Ein kurzer Abriss der Handlung: In diesem zweiten Band um die Hobby-Detektivin Penny, eine Engländerin, die in die Provence ausgewandert ist, rückt die provenzalische Kunstszene in den Vordergrund, als ein lokaler Künstler auf spektakuläre Weise vergiftet wird. Penny mischt sich halbherzig in die Ermittlungen ein, ist aber eigentlich mit Hausrenovierung, Cellospielen, Essen und sozialen Events bereits mehr als ausgelastet.

Genau darin liegt auch das Hauptproblem des Romans: Es gibt zu viel Drumherum. Essens- und Landschaftsbeschreibungen wechseln sich mit Gesprächen über Kleidung und Figur ab, sozialer Status und Aussehen stehen ständig im Vordergrund. Dass nebenher in der Kunstszene gemordet wird, bleibt lange eine Randerscheinung und ist begleitet von ausführlichen, oft spießig anmutenden Auslassungen über die Lächerlichkeit moderner Kunst.

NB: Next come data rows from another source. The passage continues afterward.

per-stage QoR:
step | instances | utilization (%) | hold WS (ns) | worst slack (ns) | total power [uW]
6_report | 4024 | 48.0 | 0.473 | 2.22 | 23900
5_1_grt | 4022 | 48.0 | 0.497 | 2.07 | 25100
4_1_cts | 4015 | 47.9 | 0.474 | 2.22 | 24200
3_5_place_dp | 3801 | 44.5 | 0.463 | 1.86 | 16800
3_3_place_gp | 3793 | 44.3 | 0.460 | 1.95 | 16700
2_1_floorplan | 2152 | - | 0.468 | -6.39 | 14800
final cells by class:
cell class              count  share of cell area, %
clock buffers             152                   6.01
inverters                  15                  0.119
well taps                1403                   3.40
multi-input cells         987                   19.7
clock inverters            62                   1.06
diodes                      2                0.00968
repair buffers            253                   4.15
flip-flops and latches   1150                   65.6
### src/rtl/clock_pkg.sv
// Shared encodings for the clock time-setting controller.
package clock_pkg;

    typedef enum logic [1:0] {
        MODE_RUN      = 2'd0,
        MODE_SET_HOUR = 2'd1,
        MODE_SET_MIN  = 2'd2,
        MODE_SET_SEC  = 2'd3
    } mode_e;

    localparam logic [3:0] BLINK_NONE = 4'b0000;
    localparam logic [3:0] BLINK_HOUR = 4'b1100;
    localparam logic [3:0] BLINK_MIN  = 4'b0011;
    localparam logic [3:0] BLINK_SEC  = 4'b1111;

    typedef struct packed {
        logic inc_hour;
        logic inc_min;
        logic clr_sec;
    } strobe_t;

    function automatic mode_e next_mode(input mode_e m);
        case (m)
            MODE_RUN:      return MODE_SET_HOUR;
            MODE_SET_HOUR: return MODE_SET_MIN;
            MODE_SET_MIN:  return MODE_SET_SEC;
            default:       return MODE_RUN;
        endcase
    endfunction

    // Digits blanked during the "off" half of the blink for each mode.
    function automatic logic [3:0] blink_pattern(input mode_e m);
        case (m)
            MODE_SET_HOUR: return BLINK_HOUR;
            MODE_SET_MIN:  return BLINK_MIN;
            MODE_SET_SEC:  return BLINK_SEC;
            default:       return BLINK_NONE;
        endcase
    endfunction

endpackage
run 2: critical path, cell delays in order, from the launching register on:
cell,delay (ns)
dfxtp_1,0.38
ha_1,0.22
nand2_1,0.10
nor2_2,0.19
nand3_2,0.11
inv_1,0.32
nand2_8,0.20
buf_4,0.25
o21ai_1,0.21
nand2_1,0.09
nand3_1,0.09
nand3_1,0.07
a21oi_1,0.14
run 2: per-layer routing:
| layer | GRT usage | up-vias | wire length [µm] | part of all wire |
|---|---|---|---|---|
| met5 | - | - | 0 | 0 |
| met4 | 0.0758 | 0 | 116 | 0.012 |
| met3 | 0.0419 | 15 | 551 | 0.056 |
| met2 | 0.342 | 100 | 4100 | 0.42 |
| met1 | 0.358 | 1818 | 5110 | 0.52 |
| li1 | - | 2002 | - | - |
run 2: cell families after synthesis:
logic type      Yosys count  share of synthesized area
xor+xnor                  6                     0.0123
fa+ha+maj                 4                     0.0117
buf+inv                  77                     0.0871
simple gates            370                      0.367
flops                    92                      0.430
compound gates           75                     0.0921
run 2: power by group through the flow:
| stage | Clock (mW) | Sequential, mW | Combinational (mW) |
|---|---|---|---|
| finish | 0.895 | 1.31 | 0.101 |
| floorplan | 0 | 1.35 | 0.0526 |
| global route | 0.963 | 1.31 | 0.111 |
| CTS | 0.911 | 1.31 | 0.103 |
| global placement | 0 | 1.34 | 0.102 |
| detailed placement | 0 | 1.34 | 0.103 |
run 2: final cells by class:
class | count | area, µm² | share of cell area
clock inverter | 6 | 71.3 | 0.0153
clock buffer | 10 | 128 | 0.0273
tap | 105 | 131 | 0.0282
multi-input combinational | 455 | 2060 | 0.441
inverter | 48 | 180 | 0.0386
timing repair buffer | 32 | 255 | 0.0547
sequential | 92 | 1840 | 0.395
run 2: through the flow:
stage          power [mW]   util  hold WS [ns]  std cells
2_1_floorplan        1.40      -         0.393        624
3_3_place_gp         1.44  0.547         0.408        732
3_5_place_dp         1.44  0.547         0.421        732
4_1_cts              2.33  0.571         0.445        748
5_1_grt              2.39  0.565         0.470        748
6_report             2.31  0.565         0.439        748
--- src/rtl/fp_mac_pkg.sv ---
// Shared FP32 constants and helpers for the MAC-unit accumulation path.
// Latency: n/a (declarations only).
// Backpressure: n/a (declarations only).
package fp_mac_pkg;

    localparam int FP32_W     = 32;
    localparam int FP32_EXP_W = 8;
    localparam int FP32_MAN_W = 23;

    localparam logic [FP32_W-1:0] FP32_ONE  = 32'h3F80_0000;
    localparam logic [FP32_W-1:0] FP32_ZERO = 32'h0000_0000;

    // Index width for n items, never narrower than one bit so a
    // single-entry configuration still yields a legal vector.
    function automatic int clog2_min1(input int n);
        int r;
        r = $clog2(n);
        if (r < 1) begin
            r = 1;
        end
        return r;
    endfunction

endpackage

--- src/rtl/fp32_adder_arbiter_rr.sv ---
// Round-robin arbiter: one-hot grant searched from ptr upward, wrapping to 0.
// Latency: grant is combinational from req; ptr updates on the edge after advance.
// Backpressure: ptr only moves when the caller reports an accepted grant (advance).
module rr_arbiter
    import fp_mac_pkg::*;
#(
    parameter  int N   = 4,
    localparam int IDW = clog2_min1(N)
) (
    input  logic           clk,
    input  logic           rst_n,
    input  logic [N-1:0]   req,
    input  logic           advance,
    output logic [N-1:0]   grant,
    output logic [IDW-1:0] grant_idx,
    output logic [IDW-1:0] ptr
);

    // First requester at or after ptr in circular order wins.
    always_comb begin : search
        int   cand;
        logic found;
        grant     = '0;
        grant_idx = '0;
        found     = 1'b0;
        cand      = 0;
        for (int k = 0; k < N; k++) begin
            cand = int'(ptr) + k;
            if (cand >= N) begin
                cand = cand - N;
            end
            if (!found && req[cand]) begin
                found       = 1'b1;
                grant[cand] = 1'b1;
                grant_idx   = IDW'(cand);
            end
        end
    end

    // Pointer moves just past the winner, only when its handshake completes.
    always_ff @(posedge clk) begin
        if (!rst_n) begin
            ptr <= '0;
        end else if (advance) begin
            if (grant_idx == IDW'(N - 1)) begin
                ptr <= '0;
            end else begin
                ptr <= grant_idx + 1'b1;
            end
        end
    end

endmodule
`src/rtl/alu_ctrl_pkg.sv`:
```
// Shared definitions for the UART-to-ALU frame controller: FSM state encoding
// and bit positions inside the transmitted flags byte.
package alu_ctrl_pkg;

  typedef enum logic [2:0] {
    ST_IDLE,
    ST_WAIT_B,
    ST_WAIT_OP,
    ST_EXEC,
    ST_SEND_RES,
    ST_WAIT_TX,
    ST_SEND_FLG
  } state_e;

  localparam int unsigned FLG_ZERO_BIT = 0;
  localparam int unsigned FLG_OVF_BIT  = 1;

endpackage

```
`src/rtl/alu_uart_ctrl_frame_timer.sv`:
```
// Inter-byte idle counter: cleared on demand, counts while enabled, and
// strobes expire_o on the enabled cycle where the count sits at TIMEOUT_CYCLES-1.
module frame_timer #(
  parameter int unsigned TIMEOUT_CYCLES = 1_000_000
) (
  input  logic I_clk,
  input  logic I_reset,
  input  logic clr_i,
  input  logic en_i,
  output logic expire_o
);

  localparam int unsigned CW = (TIMEOUT_CYCLES > 1) ? $clog2(TIMEOUT_CYCLES) : 1;
  localparam logic [CW-1:0] LAST = CW'(TIMEOUT_CYCLES - 1);

  logic [CW-1:0] count_q;

  always_ff @(posedge I_clk or posedge I_reset) begin
    if (I_reset) begin
      count_q <= '0;
    end else if (clr_i) begin
      count_q <= '0;
    end else if (en_i) begin
      count_q <= count_q + 1'b1;
    end
  end

  assign expire_o = en_i && (count_q == LAST);

endmodule

```
`src/rtl/alu_uart_ctrl.sv`:
```
// Frame sequencer between a UART rx/tx pair and the ALU: collects A, B, op,
// returns the result byte. Define ALU_CTRL_FLAGS_EN to also send a flags byte.
module alu_uart_ctrl
  import alu_ctrl_pkg::*;
#(
  parameter int unsigned NB_DATA        = 8,
  parameter int unsigned NB_OP          = 6,
  parameter int unsigned TIMEOUT_CYCLES = 1_000_000
) (
  input  logic               I_clk,
  input  logic               I_reset,
  input  logic [NB_DATA-1:0] I_rx_data,
  input  logic               I_rx_done,
  input  logic               I_tx_busy,
  input  logic               I_tx_done,
  input  logic [NB_DATA-1:0] I_alu_result,
  input  logic               I_alu_overflow,
  input  logic               I_alu_zero,
  output logic [NB_DATA-1:0] O_data_a,
  output logic [NB_DATA-1:0] O_data_b,
  output logic [NB_OP-1:0]   O_op_code,
  output logic [NB_DATA-1:0] O_tx_data,
  output logic               O_tx_start,
  output logic               O_busy,
  output logic               O_frame_err
);

  state_e             state_q, state_d;
  logic [NB_DATA-1:0] a_q, a_d, b_q, b_d, txd_q, txd_d;
  logic [NB_OP-1:0]   op_q, op_d;
  logic               ferr_q;
  logic               tx_start;
  logic               tmr_clr, tmr_en, tmr_exp;
`ifdef ALU_CTRL_FLAGS_EN
  logic [1:0]         flg_q, flg_d;
  logic               flg_sent_q, flg_sent_d;
`else
  logic               unused_alu_flags;
  assign unused_alu_flags = I_alu_overflow ^ I_alu_zero;
`endif

  frame_timer #(.TIMEOUT_CYCLES(TIMEOUT_CYCLES)) u_timer (
    .I_clk    (I_clk),
    .I_reset  (I_reset),
    .clr_i    (tmr_clr),
    .en_i     (tmr_en),
    .expire_o (tmr_exp)
  );

  always_comb begin
    state_d  = state_q;
    a_d      = a_q;
    b_d      = b_q;
    op_d     = op_q;
    txd_d    = txd_q;
    tx_start = 1'b0;
    tmr_clr  = 1'b1;
    tmr_en   = 1'b0;
`ifdef ALU_CTRL_FLAGS_EN
    flg_d      = flg_q;
    flg_sent_d = flg_sent_q;
`endif
    case (state_q)
      ST_IDLE: begin
        if (I_rx_done) begin
          a_d     = I_rx_data;
          state_d = ST_WAIT_B;
        end
      end
      ST_WAIT_B: begin
        tmr_clr = I_rx_done;
        tmr_en  = !I_rx_done;
        if (I_rx_done) begin
          b_d     = I_rx_data;
          state_d = ST_WAIT_OP;
        end else if (tmr_exp) begin
          state_d = ST_IDLE;
        end
      end
      ST_WAIT_OP: begin
        tmr_clr = I_rx_done;
        tmr_en  = !I_rx_done;
        if (I_rx_done) begin
          op_d    = I_rx_data[NB_OP-1:0];
          state_d = ST_EXEC;
        end else if (tmr_exp) begin
          state_d = ST_IDLE;
        end
      end
      ST_EXEC: begin
        // Result is loaded straight into the tx register so the start strobe
        // can be raised in the very next cycle with the data already stable.
        txd_d   = I_alu_result;
`ifdef ALU_CTRL_FLAGS_EN
        flg_d      = {I_alu_overflow, I_alu_zero};
        flg_sent_d = 1'b0;
`endif
        state_d = ST_SEND_RES;
      end
      ST_SEND_RES: begin
        if (!I_tx_busy) begin
          tx_start = 1'b1;
          state_d  = ST_WAIT_TX;
        end
      end
      ST_WAIT_TX: begin
        if (I_tx_done) begin
`ifdef ALU_CTRL_FLAGS_EN
          if (flg_sent_q) begin
            state_d = ST_IDLE;
          end else begin
            txd_d              = '0;
            txd_d[FLG_OVF_BIT]  = flg_q[1];
            txd_d[FLG_ZERO_BIT] = flg_q[0];
            state_d            = ST_SEND_FLG;
          end
`else
          state_d = ST_IDLE;
`endif
        end
      end
`ifdef ALU_CTRL_FLAGS_EN
      ST_SEND_FLG: begin
        if (!I_tx_busy) begin
          tx_start   = 1'b1;
          flg_sent_d = 1'b1;
          state_d    = ST_WAIT_TX;
        end
      end
`endif
      default: state_d = ST_IDLE;
    endcase
  end

  always_ff @(posedge I_clk or posedge I_reset) begin
    if (I_reset) begin
      state_q <= ST_IDLE;
      a_q     <= '0;
      b_q     <= '0;
      op_q    <= '0;
      txd_q   <= '0;
      ferr_q  <= 1'b0;
`ifdef ALU_CTRL_FLAGS_EN
      flg_q      <= '0;
      flg_sent_q <= 1'b0;
`endif
    end else begin
      state_q <= state_d;
      a_q     <= a_d;
      b_q     <= b_d;
      op_q    <= op_d;
      txd_q   <= txd_d;
      ferr_q  <= tmr_exp;
`ifdef ALU_CTRL_FLAGS_EN
      flg_q      <= flg_d;
      flg_sent_q <= flg_sent_d;
`endif
    end
  end

  assign O_data_a    = a_q;
  assign O_data_b    = b_q;
  assign O_op_code   = op_q;
  assign O_tx_data   = txd_q;
  assign O_tx_start  = tx_start;
  assign O_busy      = (state_q != ST_IDLE);
  assign O_frame_err = ferr_q;

endmodule

```
`config.mk`:
```
export PLATFORM = sky130hd
export DESIGN_NAME = alu_uart_ctrl
export DESIGN_NICKNAME = d
export VERILOG_FILES = /design/src/rtl/alu_ctrl_pkg.sv /design/src/rtl/alu_uart_ctrl_frame_timer.sv /design/src/rtl/alu_uart_ctrl.sv
export SDC_FILE = /design/constraint.sdc
export NUM_CORES = 1
export LEC_CHECK = 0
export CORE_ASPECT_RATIO = 0.7
export CORE_MARGIN = 2
export CORE_UTILIZATION = 30
export DETAILED_ROUTE_END_ITERATION = 16
export GPL_TIMING_DRIVEN = 0
export PLACE_DENSITY = 0.57
export SLEW_MARGIN = 20
export SYNTH_ARGS = -nofsm -noshare
export SYNTH_HDL_FRONTEND = slang
export SYNTH_SLANG_ARGS = --single-unit
export TNS_END_PERCENT = 20
```
`constraint.sdc`:
```
create_clock -name I_clk -period 1.9 [get_ports I_clk]
set_clock_uncertainty 0.05 [all_clocks]
set_input_delay 0.19 -clock I_clk [delete_from_list [all_inputs] [get_ports I_clk]]
set_output_delay 0.19 -clock I_clk [all_outputs]
set_load 0.03 [all_outputs]
```
==> impl_metrics.csv <==
group,metric,value,unit
synthesis,ys.flop_type,"dfrtp_1",
setup_path,startpoint_type,"flip-flop",
sta,period_needed,2.063,ns
global_route,grt_pass1_vias,1719,
sta,setup_ws,-0.1626,ns
clock_tree,numCtsBuffers,5,
synthesis,synth-simple-area-share,0.1636,
synthesis,synth.mux.area_fraction,0.1425,
synthesis,synth_edf_count,0,
clock_tree,clk_path_buf_depth,2,
sta,period_share,1.086,
route,drt_iter0_drc,60,
route,routedWlPerCell,14.34,um
hold_path,hold_class,"in -> async",
synthesis,synth_top_family_by_area,"simple AND/OR/NAND/NOR gates",
global_route,grt-ovfl-total,0,
sta,fmaxAchievable,484.8,MHz
placement,pre_cts_slack,-0.3195,ns
cells_and_area,antenna_cells,0,
setup_path,worstReg2RegStart,"u_timer.count_q[12]$_DFFE_PP0P_",
placement,dp_hpwl,3587,um
route,ant_nets,0,
power,p_leak,0.001281,uW
synthesis,synth.net_count,220,
synthesis,yosys_register_bits,54,
sta,setup_viol,3,
synthesis,synth_area,2371,um^2
sta,finalMaxSlewViolations,0,
synthesis,synth_adder_area_share,0.005277,
setup_path,reg2regPathDepth,4,
synthesis,yosys.area_share.xor_xnor,0.04063,
synthesis,synthArstFlopShare,1.000,
status,status,"complete, but fails checks",
floorplan,row_count,27,
route,viasPerCell,4.801,
setup_path,r2r_end,"state_q[0]$_DFFE_PP0P_",
floorplan,start_util,0.3052,
synthesis,yosysSeqAreaShare,0.5699,
power,peakVddDrop,0.0008828,V
floorplan,die_h,78.38,um
sta,finalHoldViolCount,0,
power,finalPower,5086,uW
global_route,grt_usage,0.1287,
sta,rsz0062_at_grt,"yes",
sta,whs,0.3115,ns
cells_and_area,syn_to_final_growth,38.89,%
floorplan,core_area,7770,um^2
clock_tree,cts_max_level,2,
clock_tree,clk_pin_slew,0.07,ns
setup_path,path_max_fanout,3,
status,violations,"setup timing",
global_route,grt_antenna_before_repair,0,
cells_and_area,nets,283,
global_route,grt_pass1_wl,8576,um
route,routed_wl,5176,um
synthesis,synth_compound_gate_area_share,0.05910,
synthesis,avgSynthCellArea,12.10,um^2
floorplan,die_width,110.3,um
clock_tree,clock_latency,0.29,ns
cells_and_area,filler_cell_count,746,
setup_path,required,2.00,ns
route,num_vias,1733,
clock_tree,tritoncts,"built",
cells_and_area,final_util,0.4238,
synthesis,synth.distinct_cells,36,
clock_tree,clock-sinks,54,
placement,placed_cell_area,3030,um^2
run,maxCapViolations,0,
route,first_pass_iters,4,
power,p_per_area,1544,nW/um^2
setup_path,path_class,"reg -> reg",
floorplan,pin_count,56,
route,drc,0,
synthesis,postSynthCellCount,196,
cells_and_area,stdcell_area,3293,um^2
setup_path,critPathCaptureType,"flip-flop",
floorplan,die_area,8642,um^2
placement,portBuffers,53,
synthesis,yosysWarnings,0,
global_route,grt_max_degree,55,
placement,gp_congestion,0.7529,
sta,tightest_slew,0.6742,ns
clock_tree,cts_root_buf,"clkbuf_16",
setup_path,worstPathArrival,2.17,ns
cells_and_area,drive_gt1_frac,0.2500,
setup_path,r2r_slack,-0.16,ns
sta,slew_headroom,0.5505,
## worst max path at each step
stage / end / startpoint / cells after the start / slack (ns)
3_5_place_dp: O_data_b[3]$_DFFE_PP0P_ / I_rx_done / 4 / -0.32
4_1_cts: state_q[0]$_DFFE_PP0P_ / u_timer.count_q[12]$_DFFE_PP0P_ / 4 / -0.19
6_report: state_q[0]$_DFFE_PP0P_ / u_timer.count_q[12]$_DFFE_PP0P_ / 4 / -0.16
2_1_floorplan: state_q[1]$_DFFE_PP0P_ / u_timer.count_q[7]$_DFFE_PP0P_ / 4 / -0.03
3_3_place_gp: state_q[1]$_DFFE_PP0P_ / I_reset / 2 / -0.74
5_1_grt: state_q[0]$_DFFE_PP0P_ / u_timer.count_q[12]$_DFFE_PP0P_ / 4 / -0.23
## cell families after synthesis
kind of cell | after synthesis
and+or+nand+nor | 68
DFF | 54
muxes | 30
AOI/OAI and AO/OA | 21
xor gates and xnor gates | 11
buffers and inverters | 11
adders and majority gates | 1
## layout make-up
cell class,count,area (um^2),share of cell area
flip-flops and latches,54,1355,0.4115
multi-input cells,131,1050,0.3188
repair buffers,57,558.0,0.1695
clock buffers,6,138.9,0.04217
well taps,101,126.4,0.03837
plain buffers,6,31.28,0.009498
inverters,4,17.52,0.005319
clock inverters,2,16.27,0.004939
## cell usage after synthesis, types with 6 or more instances
cell,count,area share
or3_1,7,0.018
nor2_1,13,0.021
mux2_2,30,0.14
or4_1,6,0.019
a21oi_1,8,0.017
dfrtp_1,54,0.57
nand2_1,11,0.017
nand3_1,8,0.017
xnor2_1,9,0.033
## repair_timing
item,in CTS,in global routing
resized for setup,10,14
endpoints found under the setup margin,29,25
buffers inserted,0,4
hold buffers,0,0
endpoints found under the hold margin,0,0
pin swaps,2,0
## flip-flops by register name (all words and copies together) (netlist names)
name             flops
u_timer.count_q     20
O_data_a             8
O_data_b             8
O_tx_data            8
O_op_code            6
state_q              3
O_frame_err          1
## per-layer routing
metal	vias up	routed length (um)	track usage
li1	835	-	-
met1	841	2617	0.1889
met2	52	2150	0.1785
met3	5	344	0.03821
met4	0	64	0.04500
met5	-	0	0
## worst max-delay path, cell delays in order (launching register included)
cell	delay, ns
dfrtp_1	0.41
or4_1	0.53
or4_4	0.57
o41ai_4	0.23
o221ai_1	0.14
## stage by stage
stage	std cells	setup TNS [ns]
6_report	361	-0.3081
5_1_grt	361	-0.8089
4_1_cts	358	-0.5232
3_5_place_dp	350	-7.639
3_3_place_gp	350	-46.75
2_1_floorplan	196	-0.06185
## where the power goes
group / switching [uW] / leakage, uW / total [uW] / internal (uW)
combinational: 1300 / 0.000527 / 2400 / 1100
clock: 417 / 0.0000735 / 947 / 530
sequential: 215 / 0.000680 / 1740 / 1530
## cells in the final DEF (no fill, tap or decap), types with 4 or more instances in the layout
cell             netlist  routed
nor2_1                13      12
mux2_2                30      30
a21oi_1                8       7
or4_1                  6       5
nand2_1               11      10
clkdlybuf4s50_1        0      51
o31ai_1                4       4
o21ai_0                4       4
dfrtp_1               54      51
or3_1                  7       5
clkbuf_16              0       5
nand3_1                8       6
nor4_1                 4       4
xnor2_1                9       9
buf_4                  0       4
Power figures use the tool's default switching activity.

Wer in diesem Buch eher einen Frauenroman mit einer kleinen Krimi-Komponente erwartet, der wird sicher fündig. Denn Pennys Leben in der gehobenen französischen Gesellschaft und der damit verbundene Lifestyle wird großzügig auserzählt. Auch Provence-LiebhaberInnen kommen mit ausschweifenden Landschafts- und Ortsbeschreibungen auf ihre Kosten. Wer sich einen Cosy-Krimi mit leichtem Provence-Flair gewünscht hat, wird allerdings eher enttäuscht von diesem Buch sein.